Repeat the stretch of entries below from the line with "still times out." through the line with "default: begin". Include both ends and add nothing.

BEGIN PROVIDED DATA

--- config.mk ---
export PLATFORM = sky130hd
export DESIGN_NAME = wdt_timer_flat
export DESIGN_NICKNAME = d
export VERILOG_FILES = /design/src/rtl/wdt_timer_if.sv /design/src/rtl/wdt_timer.sv /design/src/flat_wrapper.sv
export SDC_FILE = /design/constraint.sdc
export NUM_CORES = 1
export LEC_CHECK = 0
export BUFFER_PORTS_ARGS = -buffer_cell sky130_fd_sc_hd__buf_4
export CORE_MARGIN = 2
export CORE_UTILIZATION = 40
export CTS_BUF_LIST = sky130_fd_sc_hd__clkbuf_8
export DETAILED_ROUTE_END_ITERATION = 16
export HOLD_SLACK_MARGIN = 0.08
export SLEW_MARGIN = 30
export SYNTH_ARGS = -nofsm -noshare
export SYNTH_HDL_FRONTEND = slang
export SYNTH_SLANG_ARGS = --single-unit
--- constraint.sdc ---
create_clock -name clk -period 3.23 [get_ports clk]
set_input_delay 0.4845 -clock clk [delete_from_list [all_inputs] [get_ports clk]]
set_output_delay 0.4845 -clock clk [all_outputs]
set_load 0.005 [all_outputs]
--- src/rtl/wdt_timer_if.sv ---
// wdt_timer_if: register-port bundle between the bus bridge and the
// watchdog timer.
//   req_valid  - request strobe from the bridge
//   req_ready  - watchdog can accept a request this cycle
//   req_write  - 1 = write, 0 = read
//   req_addr   - word index: 0 WDEN, 1 WDLIVE, 2 WTOCNT, 3 WDCNT
//   req_wdata  - write data
//   resp_valid - one-cycle response strobe
//   resp_rdata - read data, zero for write responses
// The bridge uses the master modport; the watchdog uses the slave modport.
interface wdt_timer_if #(
   parameter int CNT_W = 32
);
   logic             req_valid;
   logic             req_ready;
   logic             req_write;
   logic [1:0]       req_addr;
   logic [CNT_W-1:0] req_wdata;
   logic             resp_valid;
   logic [CNT_W-1:0] resp_rdata;

   modport master (
      output req_valid, req_write, req_addr, req_wdata,
      input  req_ready, resp_valid, resp_rdata
   );

   modport slave (
      input  req_valid, req_write, req_addr, req_wdata,
      output req_ready, resp_valid, resp_rdata
   );
endinterface

--- src/rtl/wdt_timer.sv ---
// wdt_timer: watchdog timer peripheral. Once enabled, the counter advances
// until it reaches the WTOCNT threshold. The watchdog then raises
// wto_interrupt, which feeds the CSR WTO_interrupt input (mip.MTIP). The
// interrupt stays high until software kicks the watchdog through WDLIVE or
// disables it through WDEN.
// Ports:
//   clk           - clock
//   rst           - asynchronous, active-high reset
//   bus           - wdt_timer_if.slave register port (valid/ready request,
//                   one-cycle response strobe)
//   wto_interrupt - level timeout interrupt
//   wdt_state     - current FSM state, for debug (0 IDLE, 1 COUNT, 2 TIMEOUT)
// Optional build macro WDT_PRESCALE_EN: when defined, the counter advances
// once every 2**PRESCALE_LOG2 cycles instead of every cycle.
module wdt_timer #(
   parameter int               CNT_W         = 32,
   parameter logic [CNT_W-1:0] RST_WTOCNT    = 32'hFFFF_FFFF,
   parameter int               PRESCALE_LOG2 = 4
) (
   input  logic             clk,
   input  logic             rst,
   wdt_timer_if.slave       bus,
   output logic             wto_interrupt,
   output logic [1:0]       wdt_state
);

   typedef enum logic [1:0] {
      IDLE    = 2'd0,
      COUNT   = 2'd1,
      TIMEOUT = 2'd2
   } state_t;

   localparam logic [1:0] ADDR_WDEN   = 2'd0;
   localparam logic [1:0] ADDR_WDLIVE = 2'd1;
   localparam logic [1:0] ADDR_WTOCNT = 2'd2;
   localparam logic [1:0] ADDR_WDCNT  = 2'd3;

   // The divider width must be at least one bit.
   if (PRESCALE_LOG2 < 1 || PRESCALE_LOG2 > CNT_W) begin : g_bad_prescale
      $error("wdt_timer: PRESCALE_LOG2 out of range");
   end

   state_t           state;
   logic             wden;
   logic [CNT_W-1:0] wtocnt;
   logic [CNT_W-1:0] cnt;
   logic             resp_valid_q;
   logic [CNT_W-1:0] resp_rdata_q;
   logic             wto_q;

   logic             accept;
   logic             wr_wden;
   logic             wden_on;
   logic             wden_off;
   logic             kick;
   logic             wr_wtocnt;
   logic             count_en;
   logic [CNT_W-1:0] read_data;

   // Only one access may be in flight, so the port stays busy for the
   // cycle in which the response is presented.
   assign accept    = bus.req_valid && !resp_valid_q;
   assign wr_wden   = accept && bus.req_write && (bus.req_addr == ADDR_WDEN);
   assign wden_on   = wr_wden && bus.req_wdata[0];
   assign wden_off  = wr_wden && !bus.req_wdata[0];
   assign kick      = accept && bus.req_write && (bus.req_addr == ADDR_WDLIVE)
                      && bus.req_wdata[0];
   assign wr_wtocnt = accept && bus.req_write && (bus.req_addr == ADDR_WTOCNT);

   // Register read mux; the value is captured into the response register
   // on the accept edge.
   always_comb begin
      read_data = '0;
      case (bus.req_addr)
         ADDR_WDEN:   read_data = {{(CNT_W-1){1'b0}}, wden};
         ADDR_WDLIVE: read_data = '0;
         ADDR_WTOCNT: read_data = wtocnt;
         ADDR_WDCNT:  read_data = cnt;
         default:     read_data = '0;
      endcase
   end

`ifdef WDT_PRESCALE_EN
   logic [PRESCALE_LOG2-1:0] div;

   // The divider restarts whenever the counter restarts, so every count
   // period after entering COUNT or after a kick is a full 2**PRESCALE_LOG2
   // cycles long.
   always_ff @(posedge clk or posedge rst) begin
      if (rst) begin
         div <= '0;
      end else if (wden_off || kick || state != COUNT) begin
         div <= '0;
      end else begin
         div <= div + 1'b1;
      end
   end

   assign count_en = &div;
`else
   assign count_en = 1'b1;
`endif

   // Register port, configuration registers and watchdog FSM. Disabling
   // through WDEN overrides every other event on the same edge. A kick
   // overrides a threshold match on the same edge. The counter stops at the
   // threshold instead of wrapping, so a threshold at the maximum count
   // still times out.
   always_ff @(posedge clk or posedge rst) begin
      if (rst) begin
         state        <= IDLE;
         wden         <= 1'b0;
         wtocnt       <= RST_WTOCNT;
         cnt          <= '0;
         wto_q        <= 1'b0;
         resp_valid_q <= 1'b0;
         resp_rdata_q <= '0;
      end else begin
         resp_valid_q <= accept;
         resp_rdata_q <= (accept && !bus.req_write) ? read_data : '0;

         if (wr_wden) begin
            wden <= bus.req_wdata[0];
         end
         if (wr_wtocnt) begin
            wtocnt <= bus.req_wdata;
         end

         if (wden_off) begin
            state <= IDLE;
            cnt   <= '0;
            wto_q <= 1'b0;
         end else begin
            case (state)
               IDLE: begin
                  cnt   <= '0;
                  wto_q <= 1'b0;
                  if (wden_on) begin
                     state <= COUNT;
                  end
               end
               COUNT: begin
                  if (kick) begin
                     cnt <= '0;
                  end else if (count_en) begin
                     if (cnt >= wtocnt) begin
                        state <= TIMEOUT;
                        wto_q <= 1'b1;
                     end else begin
                        cnt <= cnt + 1'b1;
                     end
                  end
               end
               TIMEOUT: begin
                  if (kick) begin
                     cnt   <= '0;
                     state <= COUNT;
                     wto_q <= 1'b0;
                  end else begin
                     wto_q <= 1'b1;
                  end
               end
               default: begin
                  state <= IDLE;
                  cnt   <= '0;
                  wto_q <= 1'b0;
               end
            endcase
         end
      end
   end

   assign bus.req_ready  = !resp_valid_q;
   assign bus.resp_valid = resp_valid_q;
   assign bus.resp_rdata = resp_rdata_q;
   assign wto_interrupt  = wto_q;
   assign wdt_state      = state;

endmodule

END PROVIDED DATA

**WRITTEN REPLY:**
   // still times out.
   always_ff @(posedge clk or posedge rst) begin
      if (rst) begin
         state        <= IDLE;
         wden         <= 1'b0;
         wtocnt       <= RST_WTOCNT;
         cnt          <= '0;
         wto_q        <= 1'b0;
         resp_valid_q <= 1'b0;
         resp_rdata_q <= '0;
      end else begin
         resp_valid_q <= accept;
         resp_rdata_q <= (accept && !bus.req_write) ? read_data : '0;

         if (wr_wden) begin
            wden <= bus.req_wdata[0];
         end
         if (wr_wtocnt) begin
            wtocnt <= bus.req_wdata;
         end

         if (wden_off) begin
            state <= IDLE;
            cnt   <= '0;
            wto_q <= 1'b0;
         end else begin
            case (state)
               IDLE: begin
                  cnt   <= '0;
                  wto_q <= 1'b0;
                  if (wden_on) begin
                     state <= COUNT;
                  end
               end
               COUNT: begin
                  if (kick) begin
                     cnt <= '0;
                  end else if (count_en) begin
                     if (cnt >= wtocnt) begin
                        state <= TIMEOUT;
                        wto_q <= 1'b1;
                     end else begin
                        cnt <= cnt + 1'b1;
                     end
                  end
               end
               TIMEOUT: begin
                  if (kick) begin
                     cnt   <= '0;
                     state <= COUNT;
                     wto_q <= 1'b0;
                  end else begin
                     wto_q <= 1'b1;
                  end
               end
               default: begin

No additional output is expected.